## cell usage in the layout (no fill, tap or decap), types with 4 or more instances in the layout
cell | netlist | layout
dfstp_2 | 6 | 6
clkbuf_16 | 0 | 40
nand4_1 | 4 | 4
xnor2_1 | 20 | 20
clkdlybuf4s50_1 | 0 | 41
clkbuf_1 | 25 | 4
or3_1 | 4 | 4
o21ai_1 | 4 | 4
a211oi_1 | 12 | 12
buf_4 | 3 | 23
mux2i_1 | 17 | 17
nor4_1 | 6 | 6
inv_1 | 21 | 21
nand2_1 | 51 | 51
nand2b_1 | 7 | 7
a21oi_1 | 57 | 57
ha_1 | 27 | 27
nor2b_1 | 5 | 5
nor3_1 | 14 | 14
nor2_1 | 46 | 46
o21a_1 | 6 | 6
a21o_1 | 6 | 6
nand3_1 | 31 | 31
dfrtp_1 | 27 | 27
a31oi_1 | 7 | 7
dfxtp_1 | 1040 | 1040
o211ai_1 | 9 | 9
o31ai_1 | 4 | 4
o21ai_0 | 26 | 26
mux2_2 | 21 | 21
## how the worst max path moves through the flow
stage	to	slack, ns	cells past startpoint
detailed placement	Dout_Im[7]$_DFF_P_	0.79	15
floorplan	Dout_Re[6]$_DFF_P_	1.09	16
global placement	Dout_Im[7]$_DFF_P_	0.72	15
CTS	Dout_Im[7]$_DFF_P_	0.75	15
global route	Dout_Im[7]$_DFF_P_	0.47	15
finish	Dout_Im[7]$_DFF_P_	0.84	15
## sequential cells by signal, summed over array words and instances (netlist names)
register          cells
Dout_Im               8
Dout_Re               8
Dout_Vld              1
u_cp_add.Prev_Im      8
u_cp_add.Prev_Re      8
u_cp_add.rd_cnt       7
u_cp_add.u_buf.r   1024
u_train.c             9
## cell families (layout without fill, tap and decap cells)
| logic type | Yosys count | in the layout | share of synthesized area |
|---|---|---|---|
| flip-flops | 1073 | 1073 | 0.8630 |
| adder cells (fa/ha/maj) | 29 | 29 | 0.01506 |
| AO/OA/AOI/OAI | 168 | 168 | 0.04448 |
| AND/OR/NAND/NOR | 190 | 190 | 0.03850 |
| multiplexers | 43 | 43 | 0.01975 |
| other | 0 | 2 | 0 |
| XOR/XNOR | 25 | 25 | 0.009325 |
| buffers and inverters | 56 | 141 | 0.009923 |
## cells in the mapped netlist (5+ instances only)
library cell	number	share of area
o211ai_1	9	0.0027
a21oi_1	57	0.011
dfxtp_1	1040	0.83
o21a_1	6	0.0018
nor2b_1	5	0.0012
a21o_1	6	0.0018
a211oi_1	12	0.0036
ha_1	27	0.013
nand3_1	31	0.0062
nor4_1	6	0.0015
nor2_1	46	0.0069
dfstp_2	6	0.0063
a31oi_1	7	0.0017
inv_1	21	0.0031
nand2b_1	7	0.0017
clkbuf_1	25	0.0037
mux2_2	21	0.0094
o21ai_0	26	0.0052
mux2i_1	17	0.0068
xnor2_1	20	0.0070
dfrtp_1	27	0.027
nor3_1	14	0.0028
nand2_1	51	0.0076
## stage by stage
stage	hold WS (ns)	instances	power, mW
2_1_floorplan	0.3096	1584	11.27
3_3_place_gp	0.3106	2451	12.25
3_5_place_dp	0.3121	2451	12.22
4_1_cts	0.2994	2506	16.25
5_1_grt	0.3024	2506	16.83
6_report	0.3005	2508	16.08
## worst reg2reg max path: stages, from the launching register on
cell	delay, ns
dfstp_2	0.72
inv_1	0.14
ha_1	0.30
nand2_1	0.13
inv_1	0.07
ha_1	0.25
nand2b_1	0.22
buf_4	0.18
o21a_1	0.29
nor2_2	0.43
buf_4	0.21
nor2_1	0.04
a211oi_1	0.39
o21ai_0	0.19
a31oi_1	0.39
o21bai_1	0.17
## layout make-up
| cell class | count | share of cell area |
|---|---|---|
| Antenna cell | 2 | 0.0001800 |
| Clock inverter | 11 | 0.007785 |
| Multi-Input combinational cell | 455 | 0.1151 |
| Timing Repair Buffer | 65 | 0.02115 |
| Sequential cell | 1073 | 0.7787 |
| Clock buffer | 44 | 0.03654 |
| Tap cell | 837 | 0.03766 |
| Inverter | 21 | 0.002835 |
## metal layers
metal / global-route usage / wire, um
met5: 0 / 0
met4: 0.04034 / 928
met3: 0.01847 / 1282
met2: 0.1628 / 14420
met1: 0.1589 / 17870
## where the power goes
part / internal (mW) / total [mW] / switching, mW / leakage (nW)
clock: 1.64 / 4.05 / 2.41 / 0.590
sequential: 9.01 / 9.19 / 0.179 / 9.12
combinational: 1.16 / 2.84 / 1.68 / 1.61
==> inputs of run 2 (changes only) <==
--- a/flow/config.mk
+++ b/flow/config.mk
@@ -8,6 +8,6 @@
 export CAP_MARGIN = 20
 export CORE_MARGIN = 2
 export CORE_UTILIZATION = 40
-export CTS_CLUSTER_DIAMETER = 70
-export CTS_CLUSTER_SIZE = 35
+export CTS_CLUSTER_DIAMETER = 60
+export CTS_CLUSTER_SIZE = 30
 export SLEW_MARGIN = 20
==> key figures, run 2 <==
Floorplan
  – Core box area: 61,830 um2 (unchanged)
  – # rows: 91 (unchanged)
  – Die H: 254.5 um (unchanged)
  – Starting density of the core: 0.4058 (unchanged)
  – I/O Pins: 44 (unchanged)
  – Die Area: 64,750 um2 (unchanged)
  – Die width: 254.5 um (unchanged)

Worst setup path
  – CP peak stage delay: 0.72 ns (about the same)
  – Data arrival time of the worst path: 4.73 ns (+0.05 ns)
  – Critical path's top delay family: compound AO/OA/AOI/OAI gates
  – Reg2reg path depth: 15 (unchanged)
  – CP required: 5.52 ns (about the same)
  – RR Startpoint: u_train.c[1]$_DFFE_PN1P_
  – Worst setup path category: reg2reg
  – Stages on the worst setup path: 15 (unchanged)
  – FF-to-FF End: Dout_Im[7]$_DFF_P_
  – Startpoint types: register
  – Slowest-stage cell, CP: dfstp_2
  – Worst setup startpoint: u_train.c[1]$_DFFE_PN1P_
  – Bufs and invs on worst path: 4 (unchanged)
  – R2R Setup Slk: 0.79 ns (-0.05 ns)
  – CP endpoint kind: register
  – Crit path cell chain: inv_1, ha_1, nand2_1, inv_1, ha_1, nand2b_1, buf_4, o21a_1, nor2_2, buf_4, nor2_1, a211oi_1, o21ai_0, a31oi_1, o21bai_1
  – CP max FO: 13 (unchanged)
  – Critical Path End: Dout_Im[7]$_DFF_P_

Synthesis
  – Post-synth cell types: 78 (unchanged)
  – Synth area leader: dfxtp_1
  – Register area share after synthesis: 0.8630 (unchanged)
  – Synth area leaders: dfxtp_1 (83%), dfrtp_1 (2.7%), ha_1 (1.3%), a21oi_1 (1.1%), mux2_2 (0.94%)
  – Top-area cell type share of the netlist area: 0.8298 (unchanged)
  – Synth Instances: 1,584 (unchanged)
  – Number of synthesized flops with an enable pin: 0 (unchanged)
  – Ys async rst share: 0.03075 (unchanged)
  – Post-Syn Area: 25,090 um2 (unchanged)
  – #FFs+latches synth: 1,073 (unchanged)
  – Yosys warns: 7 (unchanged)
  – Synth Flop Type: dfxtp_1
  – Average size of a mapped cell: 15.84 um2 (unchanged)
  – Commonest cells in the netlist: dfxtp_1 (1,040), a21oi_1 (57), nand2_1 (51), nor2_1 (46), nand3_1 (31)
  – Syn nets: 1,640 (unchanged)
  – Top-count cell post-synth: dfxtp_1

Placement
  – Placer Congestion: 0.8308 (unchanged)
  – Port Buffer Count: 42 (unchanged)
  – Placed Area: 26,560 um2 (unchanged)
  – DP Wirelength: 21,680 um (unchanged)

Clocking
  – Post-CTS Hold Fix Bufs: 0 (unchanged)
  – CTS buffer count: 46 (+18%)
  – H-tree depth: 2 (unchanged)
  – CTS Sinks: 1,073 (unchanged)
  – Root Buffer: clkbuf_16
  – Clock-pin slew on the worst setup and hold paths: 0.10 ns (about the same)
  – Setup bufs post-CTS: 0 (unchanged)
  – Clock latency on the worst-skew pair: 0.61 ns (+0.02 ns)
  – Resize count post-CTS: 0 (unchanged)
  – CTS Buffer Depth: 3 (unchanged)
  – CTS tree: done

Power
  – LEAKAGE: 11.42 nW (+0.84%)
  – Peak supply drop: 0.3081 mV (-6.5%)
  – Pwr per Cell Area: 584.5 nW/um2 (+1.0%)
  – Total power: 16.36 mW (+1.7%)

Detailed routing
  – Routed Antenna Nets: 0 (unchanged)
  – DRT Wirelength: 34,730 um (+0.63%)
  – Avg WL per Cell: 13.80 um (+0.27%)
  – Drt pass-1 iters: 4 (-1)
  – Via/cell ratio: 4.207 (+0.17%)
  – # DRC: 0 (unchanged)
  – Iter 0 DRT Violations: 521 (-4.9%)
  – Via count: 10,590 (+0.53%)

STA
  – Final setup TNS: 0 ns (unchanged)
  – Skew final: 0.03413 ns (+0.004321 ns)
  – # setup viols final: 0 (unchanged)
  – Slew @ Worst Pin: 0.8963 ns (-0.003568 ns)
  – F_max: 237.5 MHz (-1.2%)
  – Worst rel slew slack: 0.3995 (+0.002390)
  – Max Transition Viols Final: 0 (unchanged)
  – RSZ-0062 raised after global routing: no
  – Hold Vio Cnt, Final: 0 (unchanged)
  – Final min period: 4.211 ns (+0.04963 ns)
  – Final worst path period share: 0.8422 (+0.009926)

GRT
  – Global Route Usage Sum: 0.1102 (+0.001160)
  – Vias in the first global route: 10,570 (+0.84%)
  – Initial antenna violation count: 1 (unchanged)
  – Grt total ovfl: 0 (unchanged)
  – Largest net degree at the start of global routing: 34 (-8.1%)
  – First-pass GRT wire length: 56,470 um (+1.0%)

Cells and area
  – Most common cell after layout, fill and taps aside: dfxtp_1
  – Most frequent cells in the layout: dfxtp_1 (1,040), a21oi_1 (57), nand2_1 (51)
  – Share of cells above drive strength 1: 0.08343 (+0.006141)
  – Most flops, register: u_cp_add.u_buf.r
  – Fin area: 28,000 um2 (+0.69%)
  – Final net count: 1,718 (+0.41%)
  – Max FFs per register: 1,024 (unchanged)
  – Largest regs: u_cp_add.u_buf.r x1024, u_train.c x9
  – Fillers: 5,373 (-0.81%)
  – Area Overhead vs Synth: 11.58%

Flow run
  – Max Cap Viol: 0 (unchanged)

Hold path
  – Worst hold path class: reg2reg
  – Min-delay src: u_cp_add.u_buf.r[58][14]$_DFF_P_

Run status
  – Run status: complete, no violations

## PROBLEM DETAILS
Restate word for word the lines of the data above, starting at the line containing "61,830 um2 (unchanged)" and ending at the line containing "Startpoint types: register", both included, and nothing more.

## RESPONSE AREA
  – Core box area: 61,830 um2 (unchanged)
  – # rows: 91 (unchanged)
  – Die H: 254.5 um (unchanged)
  – Starting density of the core: 0.4058 (unchanged)
  – I/O Pins: 44 (unchanged)
  – Die Area: 64,750 um2 (unchanged)
  – Die width: 254.5 um (unchanged)

Worst setup path
  – CP peak stage delay: 0.72 ns (about the same)
  – Data arrival time of the worst path: 4.73 ns (+0.05 ns)
  – Critical path's top delay family: compound AO/OA/AOI/OAI gates
  – Reg2reg path depth: 15 (unchanged)
  – CP required: 5.52 ns (about the same)
  – RR Startpoint: u_train.c[1]$_DFFE_PN1P_
  – Worst setup path category: reg2reg
  – Stages on the worst setup path: 15 (unchanged)
  – FF-to-FF End: Dout_Im[7]$_DFF_P_
  – Startpoint types: register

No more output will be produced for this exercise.